I also posted this on another thread. ^
^
*This isn't 'finger in the air' decision making, this is serious.
All school decisions have been made, by senior leaders and governors using Risk Assessment documents.
These RA's are comprehensive. They have been put together using the (massive amount) of government guidance docs. The RA's have been written by Local Authorities/trusts, healthy and safety teams and had to be agreed by unions.
All RA's identify risk, evaluate it and seek solutions to lessen the risk. This has and continues to be a huge piece of work as all schools are different.
Schools have different numbers of children and staff; proportions of vulnerable ( pupils and staff);those who are a priority to be in school, those that can't be.
Every school has a different layout, different classroom sizes, outdoor space and access, different corridors and lunch arrangements.
Policies for behaviour are having to be rewritten to apply, as are safeguarding documents.
There are issues with liability and insurance. For instance in a VA school the governing body (volunteers!) are liable as the employer, as are academy trusts and LA's for maintained schools. There are legalities - what if a child or staff member dies or is left with a life limiting condition following COVID.
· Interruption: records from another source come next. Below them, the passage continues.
[src/rtl/div_unit_pkg.sv]
// Shared constants and types for the iterative MIPS divider.
package div_unit_pkg;

  typedef enum logic [1:0] {
    DIV_FREE    = 2'b00,
    DIV_BY_ZERO = 2'b01,
    DIV_ON      = 2'b10,
    DIV_END     = 2'b11
  } div_state_e;

  typedef logic [5:0]  div_cnt_t;
  typedef logic [31:0] reg_bus_t;

  localparam reg_bus_t ZERO_WORD     = 32'h0000_0000;
  localparam reg_bus_t DIV_ZERO_QUOT = 32'hFFFF_FFFF;
  localparam div_cnt_t DIV_LAST_CNT  = 6'd31;

  // Two's complement negate when neg is set (modulo 2^32).
  function automatic reg_bus_t cond_neg(input reg_bus_t v, input logic neg);
    return neg ? (~v + 32'd1) : v;
  endfunction

endpackage
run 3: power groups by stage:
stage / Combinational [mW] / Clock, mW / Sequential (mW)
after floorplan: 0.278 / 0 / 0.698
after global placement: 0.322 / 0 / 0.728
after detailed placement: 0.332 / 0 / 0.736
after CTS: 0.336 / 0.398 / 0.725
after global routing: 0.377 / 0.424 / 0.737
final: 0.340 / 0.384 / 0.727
File: config.mk
export PLATFORM = sky130hd
export DESIGN_NAME = universal_shift_engine
export DESIGN_NICKNAME = d
export VERILOG_FILES = /design/src/rtl/universal_shift_engine.sv
export SDC_FILE = /design/constraint.sdc
export NUM_CORES = 1
export LEC_CHECK = 0
export BUFFER_PORTS_ARGS = -buffer_cell sky130_fd_sc_hd__buf_2
export CORE_UTILIZATION = 34
export DETAILED_ROUTE_END_ITERATION = 6
export GPL_TIMING_DRIVEN = 0
export PLACE_DENSITY = 0.62
export RECOVER_POWER = 50
export SLEW_MARGIN = 0
export SYNTH_ARGS = -nofsm -noshare
export SYNTH_HDL_FRONTEND = slang
export SYNTH_SLANG_ARGS = --single-unit
File: constraint.sdc
create_clock -name clock -period 2.75 [get_ports clock]
set_input_delay 0 -clock clock [delete_from_list [all_inputs] [get_ports clock]]
set_output_delay 0 -clock clock [all_outputs]
set_load 0.03 [all_outputs]
<file path="src/rtl/serial_comparator.sv">
// serial_comparator: bit-serial, MSB-first magnitude comparator with start/busy/done handshake.
// Optional macro SERIAL_CMP_EARLY_EXIT_EN finishes as soon as the first differing bit is seen.
module serial_comparator #(
   parameter int WIDTH = 4
) (
   input  logic             clk,
   input  logic             rst_n,
   input  logic             start,
   input  logic [WIDTH-1:0] in1,
   input  logic [WIDTH-1:0] in2,
   output logic             busy,
   output logic             done,
   output logic [1:0]       out,
   output logic [WIDTH-1:0] x
);

   localparam int CW = $clog2(WIDTH);
   localparam logic [CW-1:0] CNT_LAST = CW'(WIDTH - 1);

   typedef enum logic [1:0] {
      IDLE,
      SHIFT,
      DONE
   } state_t;

   state_t           state, state_nx;
   logic [WIDTH-1:0] sa, sb;
   logic [WIDTH-1:0] wmask, wmask_nx;
   logic [1:0]       wres, wres_nx;
   logic             decided, decided_nx;
   logic [CW-1:0]    cnt;
   logic             a, b;

   assign a = sa[WIDTH-1];
   assign b = sb[WIDTH-1];

   always_comb begin
      state_nx   = state;
      wres_nx    = wres;
      wmask_nx   = wmask;
      decided_nx = decided;
      case (state)
         IDLE: begin
            if (start) state_nx = SHIFT;
         end
         SHIFT: begin
            wmask_nx[cnt] = ~(a ^ b);
            if (!decided && (a != b)) begin
               wres_nx    = a ? 2'b01 : 2'b10;
               decided_nx = 1'b1;
            end
            if (cnt == '0) state_nx = DONE;
`ifdef SERIAL_CMP_EARLY_EXIT_EN
            if (!decided && (a != b)) state_nx = DONE;
`endif
         end
         DONE:    state_nx = IDLE;
         default: state_nx = IDLE;
      endcase
   end

   always_ff @(posedge clk or negedge rst_n) begin
      if (!rst_n) state <= IDLE;
      else        state <= state_nx;
   end

   always_ff @(posedge clk or negedge rst_n) begin
      if (!rst_n) begin
         sa      <= '0;
         sb      <= '0;
         wmask   <= '0;
         wres    <= '0;
         decided <= 1'b0;
         cnt     <= '0;
         out     <= '0;
         x       <= '0;
      end else begin
         case (state)
            IDLE: begin
               if (start) begin
                  sa      <= in1;
                  sb      <= in2;
                  decided <= 1'b0;
                  wres    <= '0;
                  wmask   <= '0;
                  cnt     <= CNT_LAST;
               end
            end
            SHIFT: begin
               sa      <= {sa[WIDTH-2:0], 1'b0};
               sb      <= {sb[WIDTH-2:0], 1'b0};
               decided <= decided_nx;
               wres    <= wres_nx;
               wmask   <= wmask_nx;
               if (cnt != '0) cnt <= cnt - CW'(1);
               // Results load on the edge entering DONE so out/x are valid alongside done.
               if (state_nx == DONE) begin
                  out <= wres_nx;
                  x   <= wmask_nx;
               end
            end
            default: ;
         endcase
      end
   end

   assign busy = (state != IDLE);
   assign done = (state == DONE);

endmodule

</file>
This can never be an equal or fair offer to all pupils.
What can be equal and fair and has to be, is that risks are assessed and addressed. All children and staff must have an equal right to be safe*
I'm fed up with parents who are experts thinking this is all so easy, just reopen, just put children in a village hall with a student, just deliver online lessons, individually personalised, just work harder, just have a 'can do attitude...just do all of that whilst reading 1000 guidance documents and act on them as an individual teacher....you are being so unfair.
The amount of work and professional capacity this is taking is astounding. I work for an LA, we are working on this seven days a week, full teams of senior, experienced education staff, rewriting safeguarding documentation, mental health programmes, consulting legal teams and health and safety advisers, supplying PPE, trying to provide transport (SD) when we have no money and no bus' to manage staggered starts, trying to provide laptops to the most vulnerable because the governments much lauded announcement has actually only provided laptops for one in four of the vulnerable children who are eligible ( and they haven't arrived yet), trying to provide schools with enough teachers to allow for 'bubbles', when the government is not prepared to pay supply costs ....trying so hard to put into practice the government's unworkable guidance.
Everyone is doing their best in an unprecedented crisis to keep your children safe.